The scale of difficulty is set so the skill of the players in the data follow a gamma distribution with mean 3 and standard deviation 1.5. So a value of 3 is something the "average" of the players in the data is expected to be able to do (which is still quite an achievement since the data is mostly composed of the best players in the game), a value of 5 is roughly something only the top 10% is expected to be able to, while 10.71 is something that goes a bit beyond what any player could do consistently.

The scale is not actually something of importance regarding calculations. If you can define what "double the amount of difficulty" means, maybe I could set the scale according to that definition.

abraker wrote:

This makes me think, since you have been working with the data for sometime now, how many data points do you typically need for the results to be accurate or at least make sense?

The more scores from players that struggle for a certain goal, the more confident we can be the difficulty estimation for that goal is accurate.

Usually, about 20 scores in the same score range is the bare minimum to be confident about the estimation, but having above 200 or even 1000 plays is much better. Some popular maps have 1000+ scores in total in the data, but still have few scores in some score ranges (for example, despite AiAe [MX] being the most popular map, few players in the data have less than 700k score on it).
Topic Starter
Full Tablet
New update for 4K with scores retrieved mostly during November 2018. This one took the scores from 4000 players, so it took considerably longer to retrieve the scores and calculate the results.
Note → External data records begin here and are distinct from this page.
Context: an optimization exercise on an open-source flow, tuned for a short achievable clock period and few clock cycles per item. The choices shown serve that exercise and are no tape-out recipe. The RTL was checked by simulation tests, not by an equivalence proof against the original design. Power figures rest on the tool's default switching activity, not on a simulated workload.

Setup of the reference run:
## qse_pacer
module qse_pacer (
    input  wire        clk,
    input  wire        rst,                
    input  wire [31:0] cfg_sample_rate,
    input  wire [31:0] cfg_carrier_freq,
    input  wire [31:0] cfg_bit_rate,
    input  wire [31:0] cfg_packet_size,
    input  wire [31:0] cfg_unit_size,
    input  wire [31:0] cfg_image_len,
    input  wire [31:0] cfg_strategy,
    input  wire [31:0] cfg_app_start,
    input  wire [31:0] cfg_sector_count,
    input  wire [31:0] cfg_pause_short_us,
    input  wire [31:0] cfg_pause_erase_us,
    input  wire [31:0] cfg_intro_us,
    input  wire [31:0] cfg_outro_us,
    input  wire        sect_we,
    input  wire [3:0]  sect_idx,
    input  wire [31:0] sect_data,
    input  wire        cmd_valid,
    output wire        cmd_ready,
    input  wire [1:0]  cmd_op,
    output reg         rsp_valid,
    output reg  [3:0]  rsp_err,
    output reg  [2:0]  rsp_kind,
    output reg  [31:0] rsp_addr,
    output reg  [47:0] rsp_nsym,
    output reg  [31:0] rsp_s,
    output reg  [31:0] rsp_p
);
    localparam [2:0] K_INTRO = 3'd1, K_PACKET = 3'd2, K_PAUSE_SHORT = 3'd3,
                     K_PAUSE_ERASE = 3'd4, K_OUTRO = 3'd5;
    reg [31:0] c_ps, c_u, c_len, c_app;
    reg        c_st0, c_sthi, c_scnt_big;
    reg [15:0] smask;            
    integer mi;
    always @(posedge clk) begin
        c_ps       <= cfg_packet_size;
        c_u        <= cfg_unit_size;
        c_len      <= cfg_image_len;
        c_app      <= cfg_app_start;
        c_st0      <= cfg_strategy[0];
        c_sthi     <= cfg_strategy[31:1] != 31'd0;
        c_scnt_big <= cfg_sector_count > 32'd16;
        for (mi = 0; mi < 16; mi = mi + 1)
            smask[mi] <= cfg_strategy[0] && (cfg_sector_count > mi);
    end
    reg        we_r;
    reg [3:0]  wi_r;
    reg [31:0] wd_r;
    reg [31:0] sect [0:15];
    always @(posedge clk) begin
        we_r <= sect_we;
        wi_r <= sect_idx;
        wd_r <= sect_data;
        if (we_r)
            sect[wi_r] <= wd_r;
    end
    wire [31:0] psmu, tgt0;
    qse_add2 u_add_psmu (.clk(clk), .a(c_ps), .b(~c_u), .cin(1'b1), .s(psmu));
    qse_add2 u_add_tgt0 (.clk(clk), .a(c_app), .b(psmu), .cin(1'b0), .s(tgt0));
    wire [41:0] q_intro, q_outro, q_short, q_erase;
  ...
For scale: ~18000 cells after synthesis, about 610 I/O pins.
==> module qse_div, before the edit <==
module qse_div (
    input  wire        clk,
    input  wire        rst,
    input  wire        start,
    input  wire [32:0] n,
    input  wire [32:0] d,
    input  wire [5:0]  ln_i,     
    input  wire [5:0]  ld_i,     
    output reg         done,
    output reg  [32:0] q,
    output wire [32:0] r,
    output reg         dz,       
    output reg         nz        
);
    localparam [1:0] S_K = 2'd0, S_SHIFT = 2'd1, S_ITER = 2'd2, S_FIX = 2'd3;
    reg        busy;
    reg [1:0]  st;
    reg [33:0] pr;               
    reg [32:0] dd, ds;
    reg [6:0]  k;                
    reg [5:0]  ln, ld;
    reg        nar;              
    reg        ph;               
    reg [16:0] lo_r;
    reg        c_r;
    assign r = pr[32:0];
    wire        neg  = nar ? pr[18] : pr[33];
    wire        sub  = ~neg;
    wire [33:0] opx  = {1'b0, ds} ^ {34{sub}};
    wire [19:0] n19  = {pr[18:0], sub} + {opx[18:0], sub};
    wire [18:0] nres = n19[19:1];
    wire [18:0] w_lo = {1'b0, pr[16:0], sub} + {1'b0, opx[16:0], sub};
    wire [17:0] w_hi = {pr[33:17], c_r} + {opx[33:17], c_r};
    wire [33:0] res  = nar ? {pr[33:19], nres} : {w_hi[17:1], lo_r};
    wire        rneg = nar ? nres[18] : w_hi[17];
    wire        full = nar | ph;             
    wire fin = busy && ((st == S_SHIFT && (dz || k[6])) ||
                        (st == S_FIX && (!neg || full)));
    always @(posedge clk) begin
        if (rst) begin
            busy <= 1'b0;
            done <= 1'b0;
        end else if (start) begin
            busy <= 1'b1;
            done <= 1'b0;
        end else if (fin) begin
            busy <= 1'b0;
            done <= 1'b1;
        end
    end
    always @(posedge clk) begin
        lo_r <= w_lo[17:1];
        c_r  <= w_lo[18];
        if (start) begin
            st <= S_K;
            pr <= {1'b0, n};
            dd <= d;
            ln <= ln_i;
            ld <= ld_i;
            ph <= 1'b0;
        end else begin
            case (st)
                S_K: begin
                    k   <= {1'b0, ld} - {1'b0, ln};
                    dz  <= dd == 33'd0;
                    nz  <= pr[32:0] == 33'd0;
                    nar <= ln >= 6'd15;
                    q   <= 33'd0;
                    st  <= S_SHIFT;
                end
                S_SHIFT: begin
                    ds <= dd << k[5:0];
                    st <= S_ITER;
                end
                S_ITER: begin
                    if (busy) begin
                        ph <= ~full;
                        if (full) begin
                            pr <= res;
                            q  <= {q[31:0], ~rneg};
                            ds <= (k == 7'd0) ? dd : ds >> 1;
                            k  <= k - 7'd1;
                            if (k == 7'd0)
                                st <= S_FIX;
                        end
                    end
                end
                default: begin
                    if (busy && neg) begin
                        ph <= ~full;
                        if (full)
                            pr <= res;
                    end
                end
            endcase
        end
    end
endmodule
https://docs.google.com/spreadsheets/d/1njYWZSQjV6D8EHrCnpnzRbQycH0BG7C-DWy2--T8Zjw/edit?usp=sharing

Topic Starter
Full Tablet
Updated results for 7K beatmaps and players

Newest Version (2020/02/02), 7K Only
https://drive.google.com/file/d/1vmWpPannfXiR3xTYoypbplV8xsciNPtB/view?usp=sharing
coldloops
Hey, have you seen https://data.ppy.sh/ ? can you use those dumps for your calculations ?
Topic Starter
Full Tablet

coldloops wrote:

Hey, have you seen https://data.ppy.sh/ ? can you use those dumps for your calculations ?
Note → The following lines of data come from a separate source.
This is an optimization exercise on Yosys and OpenROAD, whose aim is small area, not a production implementation.
Only simulation tests tie the RTL to the original design; equivalence was not proved.
Power and IR drop assume default switching activity.

File: design/flow/flow/run.sh
#!/bin/bash
# Own layout flow: the standard flow (standard.sh), with
#  - ABC's mapping script replaced by an area-oriented one (flow/area.abc);
#    registers, their names and their cells are those of the standard synthesis
#  - no fixed adder-cell mapping before ABC (ADDER_MAP_FILE empty)
#  - port buffers of the smallest buffer cell
#  - CTS without dummy loads
# Each tool writes its own log under orfs/logs; make's output goes to flow.log.
set -euo pipefail
here=$PWD
{
  echo 'proc abc {args} {'
  echo '  set i [lsearch -exact $args -script]'
  echo "  if {\$i >= 0} { set args [lreplace \$args \$i [expr {\$i+1}] -script $here/flow/area.abc] }"
  echo '  yosys abc {*}$args'
  echo '}'
  cat synth_recipe.tcl
} > my_synth.tcl
sed "s#SYNTH_SCRIPT=[^ ]*#SYNTH_SCRIPT=$here/my_synth.tcl#" standard.sh > my_standard.sh
export ADDER_MAP_FILE=
export BUFFER_PORTS_ARGS="-buffer_cell sky130_fd_sc_hd__buf_1"
export CTS_ARGS="-sink_clustering_enable -repair_clock_nets -dont_use_dummy_load -buf_list {sky130_fd_sc_hd__clkbuf_4} -sink_clustering_size 8 -sink_clustering_max_diameter 40"
bash my_standard.sh > flow.log 2>&1
File: design/flow/flow/area.abc
strash
ifraig
dc2
dch -f
amap
strash
dc2
dch -f
amap
strash
dc2
dch -f
amap
&get -n
&st
&dch -f
&nf -R 1000 -C 32 -F 8 -A 8
&put
File: design/flow/standard.sh
#!/bin/bash
# synth_recipe.tcl (not shown) runs the flow's synth.tcl, then flattens the netlist and writes it again
# the make line also repeats each setting of config.mk as NAME=value (left out here)
make -C /OpenROAD-flow-scripts/flow DESIGN_CONFIG=/design/flow/config.mk WORK_HOME=/design/flow/orfs CLKGATE_MAP_FILE= SYNTH_SCRIPT=/design/flow/synth_recipe.tcl "${@:-finish}"
File: design/flow/config.mk
export PLATFORM = sky130hd
export DESIGN_NAME = srvmux
export DESIGN_NICKNAME = srvmux
export VERILOG_FILES = /design/flow/design.v
export SDC_FILE = /design/flow/constraint.sdc
export NUM_CORES = 4
export LEC_CHECK = 0
export CAP_MARGIN = 20
export CELL_PAD_IN_SITES_DETAIL_PLACEMENT = 0
export CELL_PAD_IN_SITES_GLOBAL_PLACEMENT = 0
export CORE_MARGIN = 2
export CORE_UTILIZATION = 75
export PLACE_DENSITY = 0.9
export SLEW_MARGIN = 20
File: design/flow/constraint.sdc
create_clock -name core_clock -period 12.0 [get_ports {clk}]
set_input_delay 2.4000 -clock core_clock [delete_from_list [all_inputs] [get_ports {clk}]]
set_output_delay 2.4000 -clock core_clock [all_outputs]
set_load 0.01 [all_outputs]
File: design/flow/design.v
module srvmux (
    input  wire        clk,
    input  wire        rst,           
    input  wire        tick,
    input  wire        cmd_valid,
    input  wire [47:0] cmd,
    output reg         resp_valid,
    output wire [39:0] resp,
    output wire        servo_out,
    output wire [3:0]  addr,
    output wire        step_out,
    output reg         ev_step_fire,
    output reg         ev_step_wrap,
    output reg         ev_div,
    output reg         ev_mux,
    output wire        ev_wdt
);
    localparam [10:0] PW_RESET_E = 11'd988;      
    localparam [11:0] SC_ZERO    = 12'd3584;     
    reg [175:0] pw;
    reg [3:0]   ph;
    reg [3:0]   idx;
    reg [10:0]  pulse;        
    reg         pvalid;
    reg [11:0]  sc;           
    reg [15:0]  tcnt;
    reg [15:0]  ocr_s;
    reg [31:0]  rem;
    reg         step_en;
    reg         deferred;
    reg         in_step;
    reg [12:0]  ocr_d;        
    reg         div_en;
    reg [3:0]   cnt_ms;
    reg [4:0]   cnt_10ms;
    reg [1:0]   cnt_250ms;
    reg         f10ms;
    reg         f250ms;
    reg         f1s;
    reg [1:0]   r_st;
    reg [15:0]  r_dat;        
    reg         r_rem;        
    assign servo_out = !pvalid || (sc != {1'b0, pulse});
    assign addr      = idx;
    assign step_out  = in_step;
    assign ev_wdt    = ev_div | ev_mux;
    assign resp      = {6'd0, r_st, r_rem ? (rem[31:16] + {15'd0, ev_step_wrap}) : 16'd0, r_dat};
    wire [7:0]  op  = cmd[47:40];
    wire [7:0]  sel = cmd[39:32];
    wire [31:0] imm = cmd[31:0];
    wire sel_z = (sel == 8'd0);
    wire imm_z = (imm == 32'd0);
    wire sel_lo = (sel[7:4] == 4'd0);
    wire is_setpw = cmd_valid && (op == 8'h01);
    wire is_getpw = cmd_valid && (op == 8'h02);
    wire is_arm   = cmd_valid && (op == 8'h03);
    wire is_stop  = cmd_valid && (op == 8'h04);
    wire is_tst   = cmd_valid && (op == 8'h05);
    wire is_rdreg = cmd_valid && (op == 8'h06);
    wire is_done  = cmd_valid && (op == 8'h07);
    wire imm_ok = (imm[31:12] == 20'd0) && (imm[11:0] >= 12'd600) && (imm[11:0] < 12'd2400);
    wire do_setpw = is_setpw && sel_lo && imm_ok;
    wire do_arm   = is_arm && sel_z;
    wire do_stop  = is_stop && sel_z && imm_z;
    wire do_tst   = is_tst && imm_z && (sel <= 8'd2);
    wire do_done  = is_done && sel_z && imm_z && in_step;
    reg [1:0] st;
    always @(*) begin
        st = 2'd0;
        case (op)
            8'h01: st = (sel_lo && imm_ok) ? 2'd0 : 2'd2;
            8'h02: st = !imm_z ? 2'd1 : (sel_lo ? 2'd0 : 2'd2);
            8'h03: st = sel_z ? 2'd0 : 2'd1;
            8'h04: st = (sel_z && imm_z) ? 2'd0 : 2'd1;
            8'h05: st = !imm_z ? 2'd1 : ((sel <= 8'd2) ? 2'd0 : 2'd2);
            8'h06: st = !imm_z ? 2'd1 : ((sel <= 8'h1E) ? 2'd0 : 2'd2);
            8'h07: st = !(sel_z && imm_z) ? 2'd1 : (in_step ? 2'd0 : 2'd3);
            default: st = 2'd1;
        endcase
    end
    wire [3:0]  idx1     = idx + 4'd1;
    reg  [10:0] pw_sel;
    wire [3:0]  ra   = sel[4] ? idx : sel[3:0];
    wire [3:0]  rpos = ra - ph;             
    wire [15:0] rdec = 16'd1 << rpos;
    integer k;
    always @(*) begin
        pw_sel = 11'd0;
        for (k = 0; k < 16; k = k + 1) begin
            pw_sel = pw_sel | (pw[11*k +: 11] & {11{rdec[k]}});
        end
    end
    wire [11:0] rd_m   = (sel[4] && sel[3:0] == 4'h3) ? sc :
                         {1'b0, (sel[4] && pvalid) ? pulse : pw_sel};
    wire [11:0] rd_dec = {rd_m[11:9] + 3'd1, rd_m[8:0]} + {11'd0, (sel[4:0] == 5'h11)};
    reg [31:0] reg_value;
    always @(*) begin
        reg_value = 32'd0;
        if (!sel[4]) reg_value = {20'd0, rd_dec};
        else begin
            case (sel[3:0])
                4'h0: reg_value = {28'd0, idx};
                4'h1, 4'h2, 4'h3: reg_value = {20'd0, rd_dec};
                4'h4: reg_value = {16'd0, tcnt};
                4'h5: reg_value = {16'd0, ocr_s};
                4'h6: reg_value = rem;
                4'h7: reg_value = {29'd0, in_step, deferred, step_en};
                4'h8: reg_value = {16'd0, ocr_d, 3'd0};
                4'h9: reg_value = {31'd0, div_en};
                4'hA: reg_value = {28'd0, cnt_ms};
                4'hB: reg_value = {27'd0, cnt_10ms};
                4'hC: reg_value = {30'd0, cnt_250ms};
                4'hD: reg_value = {29'd0, f1s, f250ms, f10ms};
                4'hE: reg_value = {24'd0, idx, 2'b00, step_out, servo_out};
                default: reg_value = 32'd0;
            endcase
        end
    end
    reg [31:0] dat;
    always @(*) begin
        dat = 32'd0;
        if (op == 8'h02 && imm_z && sel_lo) dat = {20'd0, rd_dec};
        else if (op == 8'h05 && imm_z && sel <= 8'd2)
            dat = {31'd0, sel[1] ? f1s : (sel[0] ? f250ms : f10ms)};
        else if (op == 8'h06 && imm_z && sel[7:5] == 3'd0) dat = reg_value;
    end
    wire        imm_small = (imm[31:5] == 27'd0) && (imm[4:0] < 5'd17);
    wire [15:0] d_hi = imm[31:16];
    wire [15:0] d_lo = imm_small ? 16'd17 : imm[15:0];
    wire        rem_z = (rem == 32'd0);
    wire [15:0] base = rem_z ? tcnt : ocr_s;
    wire        arm  = do_arm && !imm_z;
    wire        armz = do_arm && imm_z;
    wire [15:0] v_hi = arm ? d_hi : rem[31:16];
    wire [15:0] v_lo = arm ? d_lo : rem[15:0];
    wire        h0 = (v_hi == 16'd0);
    wire        h1 = (v_hi == 16'd1);
    wire        h2 = (v_hi == 16'd2);
    wire        lt = (v_lo < 16'd10000);
    reg         c_step_en, c_deferred, c_in_step, c_div_en;
    always @(*) begin
        c_step_en  = step_en;
        c_deferred = deferred;
        c_in_step  = in_step;
        c_div_en   = div_en;
        if (do_arm) begin
            c_div_en   = 1'b1;
            c_step_en  = 1'b0;
            c_deferred = !imm_z;
        end
        if (do_stop) begin
            c_step_en  = 1'b0;
            c_deferred = 1'b0;
            c_div_en   = 1'b0;
        end
        if (do_done) begin
            c_in_step = 1'b0;
            if (deferred) begin
                c_step_en  = 1'b1;
                c_deferred = 1'b0;
            end
        end
    end
    wire [15:0] t_tcnt = tcnt + 16'd1;
    wire        commit = c_deferred && !c_in_step;
    wire        t_en   = tick && (c_step_en || commit);
    wire        eq_o   = (t_tcnt == ocr_s);
    wire        eq_b   = ((tcnt + 16'd10001) == ocr_s);
    wire        t_wrap = t_en && !h0 && (arm ? (!rem_z && ((h1 && lt) ? eq_b : eq_o)) : eq_o);
    wire        x_lo   = t_wrap ? h1 : (arm && h0);
    wire        x_k    = t_wrap ? (h2 && lt) : (arm && h1 && lt);
    wire [15:0] x      = x_lo ? v_lo : (x_k ? 16'd55536 : 16'd0);
    wire [15:0] sum    = (arm ? base : ocr_s) + x;
    wire        t_fire = t_en && h0 && (t_tcnt == sum);
    wire        add10k = t_wrap ? (lt && ((h1 && arm) || h2)) : (arm && h1 && lt);
    wire [14:0] p10k   = v_lo[13:0] + 15'd10000;
    wire [15:0] c_ocr_s = (arm || t_wrap) ? sum : ocr_s;
    wire [31:0] c_rem;
    assign c_rem[31:16] = armz ? 16'd0 : (v_hi - {15'd0, t_wrap});
    assign c_rem[15:0]  = armz ? 16'd0 : (add10k ? {1'b0, p10k} : v_lo);
    wire        d_match = tick && c_div_en && (t_tcnt == {ocr_d, 3'd0});
    reg [15:0]  n_tcnt;
    reg [15:0]  n_ocr_s;
    reg [31:0]  n_rem;
    reg         n_step_en, n_deferred, n_in_step;
    reg [12:0]  n_ocr_d;
    reg [3:0]   n_cnt_ms;
    reg [4:0]   n_cnt_10ms;
    reg [1:0]   n_cnt_250ms;
    reg         n_f10ms, n_f250ms, n_f1s;
    always @(*) begin
        n_tcnt      = tick ? t_tcnt : tcnt;
        n_ocr_s     = c_ocr_s;
        n_rem       = c_rem;
        n_step_en   = tick ? ((c_step_en || commit) && !t_fire) : c_step_en;
        n_deferred  = tick ? (c_deferred && c_in_step) : c_deferred;
        n_in_step   = c_in_step || t_fire;
        n_ocr_d     = ocr_d;
        n_cnt_ms    = cnt_ms;
        n_cnt_10ms  = cnt_10ms;
        n_cnt_250ms = cnt_250ms;
        n_f10ms     = f10ms;
        n_f250ms    = f250ms;
        n_f1s       = f1s;
        if (do_tst) begin
            if (sel[1]) n_f1s = 1'b0;
            else if (sel[0]) n_f250ms = 1'b0;
            else n_f10ms = 1'b0;
        end
        if (d_match) begin
            n_ocr_d  = ocr_d + 13'd125;
            n_cnt_ms = cnt_ms + 4'd1;
            if (cnt_ms == 4'd9) begin
                n_cnt_ms   = 4'd0;
                n_f10ms    = 1'b1;
                n_cnt_10ms = cnt_10ms + 5'd1;
                if (cnt_10ms == 5'd24) begin
                    n_cnt_10ms  = 5'd0;
                    n_f250ms    = 1'b1;
                    n_cnt_250ms = cnt_250ms + 2'd1;
                    if (cnt_250ms == 2'd3) n_f1s = 1'b1;
                end
            end
        end
    end
    wire        boundary = tick && pvalid && (sc == {1'b0, pulse});
    wire [10:0] pw_imm   = {imm[10:9] - 2'd1, imm[8:0]};
    wire [10:0] pw_wd = rst ? PW_RESET_E : pw_imm;
    integer i;
    always @(posedge clk) begin
        for (i = 0; i < 16; i = i + 1)
            if (rst || (do_setpw && rdec[(i + 1) % 16]))
                pw[11*i +: 11] <= pw_wd;
            else
                pw[11*i +: 11] <= pw[11*((i + 1) % 16) +: 11];
        if (rst) begin
            ph     <= 4'd0;
            pulse  <= PW_RESET_E;
            pvalid <= 1'b1;
        end else begin
            ph <= ph + 4'd1;
            if (boundary) begin
                pvalid <= 1'b0;
            end else if (!pvalid && ph == idx) begin
                pulse  <= pw[10:0];           
                pvalid <= 1'b1;
            end else if (!pvalid && do_setpw && sel[3:0] == idx) begin
                pulse  <= pw_sel;             
                pvalid <= 1'b1;
            end
        end
    end
    always @(posedge clk) begin
        if (rst) begin
            idx          <= 4'd0;
            sc           <= SC_ZERO;
            tcnt         <= 16'd0;
            ocr_s        <= 16'd0;
            rem          <= 32'd0;
            step_en      <= 1'b0;
            deferred     <= 1'b0;
            in_step      <= 1'b0;
            ocr_d        <= 13'd125;
            div_en       <= 1'b1;
            cnt_ms       <= 4'd0;
            cnt_10ms     <= 5'd0;
            cnt_250ms    <= 2'd0;
            f10ms        <= 1'b0;
            f250ms       <= 1'b0;
            f1s          <= 1'b0;
            resp_valid   <= 1'b0;
            ev_step_fire <= 1'b0;
            ev_step_wrap <= 1'b0;
            ev_div       <= 1'b0;
            ev_mux       <= 1'b0;
        end else begin
            if (boundary) begin
                idx   <= idx1;
                sc    <= SC_ZERO;
            end else if (tick) begin
                sc    <= sc + 12'd1;
            end
            tcnt         <= n_tcnt;
            ocr_s        <= n_ocr_s;
            rem          <= n_rem;
            step_en      <= n_step_en;
            deferred     <= n_deferred;
            in_step      <= n_in_step;
            ocr_d        <= n_ocr_d;
            div_en       <= c_div_en;
            cnt_ms       <= n_cnt_ms;
            cnt_10ms     <= n_cnt_10ms;
            cnt_250ms    <= n_cnt_250ms;
            f10ms        <= n_f10ms;
            f250ms       <= n_f250ms;
            f1s          <= n_f1s;
            resp_valid   <= cmd_valid;
            ev_step_fire <= t_fire;
            ev_step_wrap <= t_wrap;
            ev_div       <= d_match;
            ev_mux       <= boundary;
        end
        r_st  <= st;
        r_dat <= dat[15:0];
        r_rem <= (op == 8'h06) && imm_z && (sel == 8'h16);
    end
endmodule
==> results.txt, run 1 <==
outcome=finished clean; Combinational Power Share=13.9%; Sw Share=28.9%; Setup crit end kind=flip-flop; # setup viols final=0; wire length per cell=22.2 um; register area=0.00655 mm^2; Cell Area, Placed=0.0167 mm^2; WL met1=17900 um; Rows=52; Post-DRT Antenna Nets=0; RSZ-0062 raised after global routing=false; Post-CTS Hold Fix Bufs=0; area share of fa/ha/maj cells after synthesis=0.582%; post-synth top area cell=dfxtp_1; top cells by area, synth=dfxtp_1, nor2_1, a21oi_1, xnor2_1, a22o_1; Hold Crit Depth=2; r2r startpoint=tcnt[0]$_SDFFE_PP0P_; Post-Layout Inst Area=0.0171 mm^2; Worst path max stage delay=0.57 ns; Chip Width=148 um; Pint=0.00136 W; top routing layer in use=met5; r2r endpoint=in_step$_SDFF_PP0_; multiplexer share of the synthesized area=2.84%; first-pass GRT wire length=78800 um; critical path arrival=12.00 ns; vias in the first global route=15400; synth cell count leaders=dfxtp_1, nor2_1, a21oi_1, nand2_1, xnor2_1; Switch Pwr=0.000552 W; Setup crit start kind=input pin; CTS tree=done; Hold Path End=pw[156]$_DFF_P_; router iterations before antenna repair=9; Die ar.=0.0218 mm^2; largest net degree at the start of global routing=71; Mapped Avg Cell Area=8.51 um^2; Power Dens Cells=111 mW/mm^2; worst skew pair latency=0.75 ns; Hold Crit Class=reg -> reg; critical path peak fanout=24; area grow syn2layout=10.7%; prevailing post-synth register cell=dfxtp_1; compound-gate portion of the synthesized area=23.7%; footprint of the multi-input gates=0.00894 mm^2; Hold Crit Start=pw[167]$_DFF_P_; Hold Fails Final Rpt=0; xor/xnor cell area share of the yosys netlist=7.39%; Fillers=1293; Port Buffers=97; Slew Limit Fails=0; synthesized area=0.0155 mm^2; Flop pwr share=57.5%; largest family of logic cells by synthesized area=compound AO/OA/AOI/OAI gates; CP dominant cell by count=maj3_1; buffer count from post-CTS setup fixing=0; DP HPWL=36500 um; dpl ws=-0.306 ns; Simple-Gate Fraction of Synth Area=22.0%; Detail Route met3 WL=7620 um; CTS max path bufs=3; initial antenna violation count=4; top-area cell type share of the netlist area=42.3%; Seq/Total Area, Yosys=42.3%; Iter 0 DRT Violations=2570; H-tree levels=2; core area=0.0202 mm^2; io pins=104; Worst Reg2Reg Path Length in Cells=34; reg-to-reg setup timing slack=2.60 ns; drt total wl=50900 um; Synth cell types=56; slew margin rel.=24.5%; drt drc=0; fmax=0.0874 GHz; synthesized netlist cell count=1819; EDFF count, synth=0; share of cells above drive strength 1=7.13%; maximum VDD drop=0.106 mV; synthesized flop and latch total=327; Clock power frac=28.6%; top-count cell post-synth=dfxtp_1; max_cap viols=0; Leak=6.16 nW; clk sink count=327; vias=16300; GP Congestion=1.08; Worst Slack Setup Final=0.552 ns; clock slew at reported path FFs=0.09 ns; Vias/cell=7.09; Final min period=11.45 ns; CTS Buf Count=49; nets=2075; YS warnings=1; FFs w/ async S/R, synth=0%; CP Data Required Time=12.55 ns; Crit Path Class=in -> reg; clock skew=0.0912 ns; die extent in y=148 um; Tot GR Track Use=45.4%; Worst path slowest cell=or4b_1; Initial Util=76.5%; met2 wire len=22200 um; Root Buffer=clkbuf_4; Worst-Margin Slew=1.13 ns; crit share post-route=95.4%; global route overflow=0
-- per-stage QoR --
step | TNS [ns] | std cells | power, W | hold WS, ns | utilization (%)
finish | 0 | 2293 | 0.00191 | 0.429 | 84.7
global route | 0 | 2292 | 0.00196 | 0.472 | 84.7
CTS | 0 | 2291 | 0.00189 | 0.454 | 84.5
detailed placement | -0.653 | 2242 | 0.00137 | 0.453 | 82.7
global placement | 0 | 2242 | 0.00136 | 0.447 | 82.7
floorplan | 0 | 1824 | 0.00127 | 0.439 | -
-- final cells by class --
class | count | area share (%)
timing repair buffer | 154 | 4.71
antenna | 2 | 0.0292
inverter | 39 | 0.854
clock buffer | 49 | 2.15
tap | 270 | 1.97
multi-input combinational | 1452 | 52.1
sequential | 327 | 38.2
-- worst max-delay path, delay by kind of cell --
family	cells	cell delay [ns]
XOR/XNOR	2	0.46
AND/OR/NAND/NOR	15	3.43
AO/OA/AOI/OAI	10	1.62
buffers and inverters	2	0.29
adder cells (fa/ha/maj)	9	3.48
multiplexers	1	0.30
-- how the worst max path moves through the flow --
stage	startpoint	depth (start not counted)	end	slack, ns
floorplan	cmd[37]	36	in_step$_SDFF_PP0_	0.05
global placement	cmd[20]	40	in_step$_SDFF_PP0_	0.14
detailed placement	cmd[20]	40	in_step$_SDFF_PP0_	-0.31
CTS	cmd[20]	40	in_step$_SDFF_PP0_	0.39
global route	cmd[16]	39	in_step$_SDFF_PP0_	0.06
finish	cmd[16]	39	in_step$_SDFF_PP0_	0.55
-- what timing repair did --
action	in CTS	in global routing
resized for setup	0	5
endpoints found under the hold margin	0	0
setup endpoints to repair	0	3
-- routing by layer --
layer  up-vias  track usage, %
li1       7192               -
met1      7424            56.7
met2      1325            71.3
met3       307            14.4
met4         4            22.8
met5         -               0
-- cell families after synthesis --
| logic type | count (synthesis) |
|---|---|
| muxes | 43 |
| buffers and inverters | 45 |
| AOI/OAI and AO/OA | 541 |
| other | 1 |
| xor gates and xnor gates | 129 |
| DFF | 327 |
| adders and majority gates | 9 |
| and+or+nand+nor | 724 |
-- registers in the layout, indices dropped and copies added, names as in the netlist, 11 cells and up --
| register | count |
|---|---|
| pw | 176 |
| ocr_s | 16 |
| tcnt | 16 |
| rem | 32 |
| pulse | 11 |
| r_dat | 16 |
| sc | 12 |
| ocr_d | 13 |
-- placed cells by master (no fill, tap or decap), drive strengths merged, types with 26 or more instances in the layout --
cell and n:
dfxtp 327, clkbuf 50, nand2b 26, nand2 112
xnor2 88, mux2i 36, nand3 50, clkinv 39
nor4 36, a222oi 55, a22oi 33, buf 153
and2 30, nor2 296, a21oi 202, o21ai 66
or2 28, nand4 29, a22o 67, xor2 40
nor3 55
-- power groups by stage --
stage / Sequential, W / Combinational, W / Clock [W]
finish: 0.00110 / 0.000265 / 0.000547
global route: 0.00110 / 0.000277 / 0.000588
CTS: 0.00110 / 0.000250 / 0.000542
detailed placement: 0.00112 / 0.000247 / 0
global placement: 0.00112 / 0.000240 / 0
floorplan: 0.00112 / 0.000148 / 0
I wasn't aware of those dumps. I can use those dumps for calculations (it might be much faster than using the API for obtaining the scores of each player, once I figure out how to access that format efficiently with Mathematica). Thanks!

The current bottleneck is my computer or the optimization of algorithms (it currently takes about 4GB RAM in several Mathematica sub-kernels and several weeks of calculation with about 5,000 players and all current Loved and Ranked 7K maps, and calculation time and RAM use is O(n*m), with n and m being the number of players and beatmaps respectively).
coldloops

Full Tablet wrote:

once I figure out how to access that format efficiently with Mathematica). Thanks!


yeah, I don't know about Mathematica, but you will probably need to load those dumps into a sql server to extract a csv of each table.


Full Tablet wrote:

The current bottleneck is my computer or the optimization of algorithms (it currently takes about 4GB RAM in several Mathematica sub-kernels and several weeks of calculation with about 5,000 players and all current Loved and Ranked 7K maps, and calculation time and RAM use is O(n*m), with n and m being the number of players and beatmaps respectively).


are you using NMF ? I looked at the 7k results, and Diffs for maps with too few scores aren't very useful, you could prune maps/users with too few scores out to reduce the matrix.
Bobbias
If you can parse SQL, there's no need to load it into a server. You could write a fairly simple script to reformat the data into a more acceptable format pretty easily.

The top of the file contains several lines that you can basically skip over, the table description tells you what each column is, and then you move on to the INSERT statements which are just a comma separated list of (col1, col2...).



I have no idea what kind of support Mathematica has for SQL data, but I do know that you should be perfectly capable of writing a script that would convert this data to a more usable format if you dont want to just read directly from the file.